Benefits of the Getting a Flu Shot
Nobody likes getting sick, but there are several benefits to getting a flu shot beyond lowering your chance of catching a bug. Not getting the flu can save you the flu-related visits to the doctor's office, which can help make room for other people who need care. It can also reduce the transmission of the flu to high-risk individuals, like children, working-age adults and older adults. It also helps protect pregnant women during and after pregnancy. For even more incentive, studies have shown that getting vaccinated can reduce the severity of symptoms even if you do come down with the flu.
Who Should Get a Flu Shot
The CDC recommends that anyone over the age of 6 months should get a flu vaccine each year with some rare exceptions. Getting a flu shot is especially important if you are someone who is at high risk for complications associated with the flu, such as adults 65 and older and those with chronic illnesses like asthma, heart disease and diabetes. There are even different types of flu vaccines approved specifically for children as young as 6 months and adults over 65 years old.

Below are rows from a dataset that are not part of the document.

$ cat src/rtl/edu_aqmeas_writer.sv
// EDU ancilla-measurement writer: packs beats into round words, feeds the round FIFO, tracks ESM rounds.
// Build option AQMEAS_DIFF_EN: push detection events (round XOR previous round) instead of raw rounds.
module edu_aqmeas_writer
    import edu_aqmeas_writer_pkg::*;
#(
    parameter int NUM_AQ    = DEF_NUM_AQ,
    parameter int CHUNK_BW  = DEF_CHUNK_BW,
    parameter int BUF_DEPTH = DEF_BUF_DEPTH,
    parameter int ROUND_BW  = DEF_ROUND_BW,
    parameter int AQMEAS_TH = DEF_AQMEAS_TH,
    parameter int CODE_DIST = DEF_CODE_DIST
) (
    input  logic                clk,
    input  logic                rst,
    input  logic                esm_start,
    edu_aqmeas_writer_if.slave  bus,
    output logic [ROUND_BW-1:0] round_counter,
    output logic                esm_rounds_done,
    output logic                framing_err,
    output logic                underflow_err
);
    localparam int BEATS  = NUM_AQ / CHUNK_BW;
    localparam int BEAT_W = (BEATS > 1) ? $clog2(BEATS) : 1;
    localparam logic [BEAT_W-1:0]   LAST_BEAT  = BEAT_W'(BEATS - 1);
    localparam logic [ROUND_BW-1:0] LAST_ROUND = ROUND_BW'(CODE_DIST - 1);

    if (BUF_DEPTH < AQMEAS_TH || (NUM_AQ % CHUNK_BW) != 0) begin : g_param_err
        $error("edu_aqmeas_writer: illegal NUM_AQ/CHUNK_BW/BUF_DEPTH combination");
    end

    aqw_state_e          state_q, state_d;
    logic [NUM_AQ-1:0]   pack_q, pack_d;
    logic [BEAT_W-1:0]   beat_idx_q, beat_idx_d;
    logic [ROUND_BW-1:0] round_q, round_d;
    logic                done_q, done_d;
    logic                framing_q, framing_d;
    logic                underflow_q, underflow_d;
    logic                push, fifo_full, fifo_empty, at_last_slot;
    logic [NUM_AQ-1:0]   push_word;

    assign at_last_slot = (beat_idx_q == LAST_BEAT);

    always_comb begin
        state_d     = state_q;
        pack_d      = pack_q;
        beat_idx_d  = beat_idx_q;
        round_d     = round_q;
        done_d      = 1'b0;
        framing_d   = framing_q;
        underflow_d = underflow_q | (bus.pop_aqmeasbuf & fifo_empty);
        push        = 1'b0;
        case (state_q)
            AQW_IDLE: begin
                if (esm_start) begin
                    state_d = AQW_COLLECT;
                    round_d = '0;
                end
            end
            AQW_COLLECT: begin
                if (bus.meas_valid) begin
                    pack_d[int'(beat_idx_q) * CHUNK_BW +: CHUNK_BW] = bus.meas_chunk;
                    beat_idx_d = beat_idx_q + BEAT_W'(1);
                    if (bus.meas_last || at_last_slot) begin
                        state_d = AQW_COMMIT;
                        // Early last or a missing last both mean the beat count and framing disagree.
                        if (bus.meas_last != at_last_slot) framing_d = 1'b1;
                    end
                end
            end
            AQW_COMMIT: begin
                if (!fifo_full) begin
                    push       = 1'b1;
                    pack_d     = '0;
                    beat_idx_d = '0;
                    round_d    = round_q + ROUND_BW'(1);
                    if (round_q == LAST_ROUND) begin
                        done_d  = 1'b1;
                        state_d = AQW_IDLE;
                    end else begin
                        state_d = AQW_COLLECT;
                    end
                end
            end
            default: state_d = AQW_IDLE;
        endcase
    end

    // NOTE: every flop here is updated with non-blocking assignments from the _d values.
    always_ff @(posedge clk or negedge rst) begin
        if (!rst) begin
            state_q     <= AQW_IDLE;
            pack_q      <= '0;
            beat_idx_q  <= '0;
            round_q     <= '0;
            done_q      <= 1'b0;
            framing_q   <= 1'b0;
            underflow_q <= 1'b0;
        end else begin
            state_q     <= state_d;
            pack_q      <= pack_d;
            beat_idx_q  <= beat_idx_d;
            round_q     <= round_d;
            done_q      <= done_d;
            framing_q   <= framing_d;
            underflow_q <= underflow_d;
        end
    end

`ifdef AQMEAS_DIFF_EN
    logic [NUM_AQ-1:0] prev_round_q, prev_round_d;

    always_comb begin
        prev_round_d = prev_round_q;
        if (state_q == AQW_IDLE && esm_start) prev_round_d = '0;
        else if (push)                        prev_round_d = pack_q;
    end

    always_ff @(posedge clk or negedge rst) begin
        if (!rst) prev_round_q <= '0;
        else      prev_round_q <= prev_round_d;
    end

    assign push_word = pack_q ^ prev_round_q;
`else
    assign push_word = pack_q;
`endif

    edu_aqmeas_writer_round_fifo #(
        .WIDTH (NUM_AQ),
        .DEPTH (BUF_DEPTH),
        .CNT_W (ROUND_BW)
    ) u_fifo (
        .clk       (clk),
        .rst       (rst),
        .push      (push),
        .push_data (push_word),
        .pop       (bus.pop_aqmeasbuf),
        .full      (fifo_full),
        .empty     (fifo_empty),
        .count     (bus.aqmeas_counter),
        .head      (bus.aqmeas_data)
    );

    assign bus.meas_ready   = (state_q == AQW_COLLECT);
    assign bus.aqmeas_valid = ~fifo_empty;
    assign round_counter    = round_q;
    assign esm_rounds_done  = done_q;
    assign framing_err      = framing_q;
    assign underflow_err    = underflow_q;
endmodule
<file path="config.mk">
export PLATFORM = sky130hd
export DESIGN_NAME = score_display
export DESIGN_NICKNAME = d
export VERILOG_FILES = /design/src/rtl/score_display_pkg.sv /design/src/rtl/score_display_bin2bcd_seq.sv /design/src/rtl/score_display.sv
export SDC_FILE = /design/constraint.sdc
export NUM_CORES = 1
export LEC_CHECK = 0
export ABC_AREA = 0
export CORE_MARGIN = 2
export CORE_UTILIZATION = 53
export DETAILED_ROUTE_END_ITERATION = 10
export PLACE_DENSITY = 0.8
export SETUP_SLACK_MARGIN = 0.4
export SYNTH_ARGS = -nofsm -noshare
export SYNTH_HDL_FRONTEND = slang
export SYNTH_SLANG_ARGS = --single-unit
export TNS_END_PERCENT = 1
</file>
<file path="constraint.sdc">
create_clock -name clk -period 2.23 [get_ports clk]
set_input_delay 0.446 -clock clk [delete_from_list [all_inputs] [get_ports clk]]
set_output_delay 0.446 -clock clk [all_outputs]
set_load 0.02 [all_outputs]
</file>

Ask your doctor if you are interested in learning more.
4 Things You Can Do to Make Your Flu Shot More Effective
Though you should get a flu shot regardless if you're able, these are four factors that can make it as effective as possible this year.
1. Time It Right
With summer quickly turning into fall, being prompt with your flu shot is important. ″Flu season has started in many parts of the country and it is a good idea to get the flu vaccine soon to protect yourself from the flu," advises Roess. The CDC recommends getting vaccinated by the end of October for it to be most effective.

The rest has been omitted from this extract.